Friday, May 30, 2014
Naso 5631 First Ma'amar
Note: A ma'amar on Shavuos follows this one.
“אִישׁ אוֹ אִשָׁה כִּי יַפְלִא לִנְדֹר נֶדֶר נָזִיר לַה' .../A man or woman who expresses a Nazirite vow to God …” (Bamidbar 6:2) The pasuk uses an apparently extra word, “יַפְלִא/expresses.” The Zohar explains that this word, from the root peleh which means wondrous and hidden, connotes separate as well. The Nazirite vow is no ordinary vow. The Nazirite is one who distances himself from physical desires and pleasures even as he lives in the physical world surrounded by these desires and pleasures. The Torah is teaching us that even though we are physical beings living in the physical world, we are, to an extent, able to separate from the physical and connect to the hidden spiritual aspect inherent in every physical thing and action. We can lead spiritual lives in a physical world.
We find other references to these various meanings of the word peleh. For example, in Tehillim, God is referred to several times as “Osei nifla’os/He does wondrous things.” David HaMelech is teaching us that God infused the seen physical world with an unseen spiritual aspect. In the bracha Asher Yatzar we find that God is, “mafli la’asos/He does things wondrously.” In Shulchan Aruch, Orach Chaim 6, the Rema explains this as meaning that God created man – a physical being – and hid a soul in him. Again, the word mafli whose root is peleh connotes hidden.

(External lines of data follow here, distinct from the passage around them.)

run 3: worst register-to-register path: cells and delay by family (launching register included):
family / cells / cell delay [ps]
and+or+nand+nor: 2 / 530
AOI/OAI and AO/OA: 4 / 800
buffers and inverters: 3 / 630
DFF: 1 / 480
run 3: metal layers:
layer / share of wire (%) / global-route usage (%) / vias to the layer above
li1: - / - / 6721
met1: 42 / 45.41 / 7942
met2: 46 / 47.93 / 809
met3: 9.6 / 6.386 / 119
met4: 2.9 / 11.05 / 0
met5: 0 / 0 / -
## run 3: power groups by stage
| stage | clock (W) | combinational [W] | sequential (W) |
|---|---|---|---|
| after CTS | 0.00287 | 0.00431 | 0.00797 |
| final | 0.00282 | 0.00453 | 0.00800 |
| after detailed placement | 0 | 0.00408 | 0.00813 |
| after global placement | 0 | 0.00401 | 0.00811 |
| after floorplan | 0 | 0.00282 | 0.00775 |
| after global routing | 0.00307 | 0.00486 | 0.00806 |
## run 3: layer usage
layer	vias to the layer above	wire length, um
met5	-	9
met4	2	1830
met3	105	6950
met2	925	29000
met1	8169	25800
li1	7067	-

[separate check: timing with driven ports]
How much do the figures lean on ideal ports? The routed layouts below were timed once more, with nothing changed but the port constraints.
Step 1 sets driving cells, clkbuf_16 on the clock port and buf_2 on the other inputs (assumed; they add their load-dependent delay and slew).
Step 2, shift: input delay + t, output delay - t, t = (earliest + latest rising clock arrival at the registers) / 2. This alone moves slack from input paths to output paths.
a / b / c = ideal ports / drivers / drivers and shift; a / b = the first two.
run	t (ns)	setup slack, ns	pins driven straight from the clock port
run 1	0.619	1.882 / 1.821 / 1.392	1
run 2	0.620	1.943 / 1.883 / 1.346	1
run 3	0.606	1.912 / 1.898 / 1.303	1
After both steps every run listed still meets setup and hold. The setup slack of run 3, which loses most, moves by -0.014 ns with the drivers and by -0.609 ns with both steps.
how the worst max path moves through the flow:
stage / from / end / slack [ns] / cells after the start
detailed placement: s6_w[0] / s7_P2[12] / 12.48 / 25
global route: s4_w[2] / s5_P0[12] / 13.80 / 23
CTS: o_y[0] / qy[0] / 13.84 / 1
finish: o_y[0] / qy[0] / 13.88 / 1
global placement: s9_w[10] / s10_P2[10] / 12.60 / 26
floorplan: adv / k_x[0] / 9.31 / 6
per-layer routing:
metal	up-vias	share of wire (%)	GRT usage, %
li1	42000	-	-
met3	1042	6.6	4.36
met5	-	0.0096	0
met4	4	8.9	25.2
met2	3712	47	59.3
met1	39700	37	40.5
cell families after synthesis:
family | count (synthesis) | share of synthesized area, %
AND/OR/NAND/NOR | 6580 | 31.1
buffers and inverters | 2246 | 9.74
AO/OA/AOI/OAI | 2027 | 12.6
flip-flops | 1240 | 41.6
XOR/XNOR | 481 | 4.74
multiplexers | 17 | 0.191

How can we, physical beings living within the confines of space and time, live a life style distanced from the physical and connected to its hidden spiritual roots? The Midrash on this pasuk addresses this very issue. The Midrash explains a pasuk from Shir HaShirim (5:15), “שׁוֹקָיו עֲמוּדֵי שֵׁשׁ מְיֻסָדִים עַל אַדְנֵי פַז .../His thighs are pillars of marble set upon sockets of fine gold …” The Midrash says that “שׁוֹקָיו/His thighs” refers to this world. This is because “שׁוֹקָיו/His thighs” has the same root as “תְּשׁוּקָה/desire” and God yearned to create the world as we find in another pasuk in Shir HaShirim (7:11), “... וְעָלַי תְּשׁוּקָתוֹ/… his desire is upon me,” referring to God yearning for the Creation. How do we know that this pasuk refers to the Creation? The Midrash answers with a pasuk describing the completion of the Creation, the Shabbos, “וַיְכֻלוּ הַשָׁמַיִם וְהָאָרֶץ .../The heavens and the earth were completed …” (Breishis 2:1) “וַיְכֻלוּ/They were completed” has the same root as the Hebrew word for yearning. From here we know that God yearned to create the world.
How, though, can “וַיְכֻלוּ/They were completed” prove this, though? If anything, “וַיְכֻלוּ/They were completed” refers to the Creation yearning, not God yearning. The Sfas Emes explains that God created a physical world far removed from spirituality. He created it this way in order to afford us the possibility of yearning for Him. We long for that which we do not have, not for the things that we already have. On the first Shabbos with the completion of the Creation, every part of the Creation yearned to do the will of God, in essence, to come close to Him. And in fact, on every Shabbos, everything is naturally elevated and yearns to come closer to God. When the Midrash says that God yearns for this world, then, it means that He yearns for our yearning to come close to Him. This is why the pasuk of, “וַיְכֻלוּ/They were completed” meaning that the Creation longs for God, is followed by, “וַיְכַל אֱ-לֹהִים/The Lord completed,” suggesting that God also longed for the Creation. In fact, the implication is that because the Creation yearned for God, God in response yearned for the Creation.
Once we long to come close to God, how do we do it? The Midrash continues, “... מְיֻסָדִים עַל אַדְנֵי פַז/… set upon sockets of fine gold.” Sockets of fine gold are the base upon which the world rests. This is a reference to three things on which the world is based, chochma/wisdom, bina/understanding, and da’as/knowledge. Since the Creation is defined as that which yearns for closeness to its Creator, it follows that the base of the Creation is that which can be used to come close to the Creator. We need to use our wisdom to realize that we cannot fathom God and we need to subordinate our will to His. Realizing this, leads to awe of God as the pasuk states, “הֵן יִרְאַת ה' הִיא חָכְמָה .../Behold, fear of God is wisdom ...” (Iyov 28:28) Understanding means that we internalize our awe of God to prevent us from sinning as the pasuk continues, “... וְסוּר מֵרַע בִּינָה/… and turning from evil is understanding.” Finally, knowledge means applying the wisdom and understanding drawing them into our actions and midos.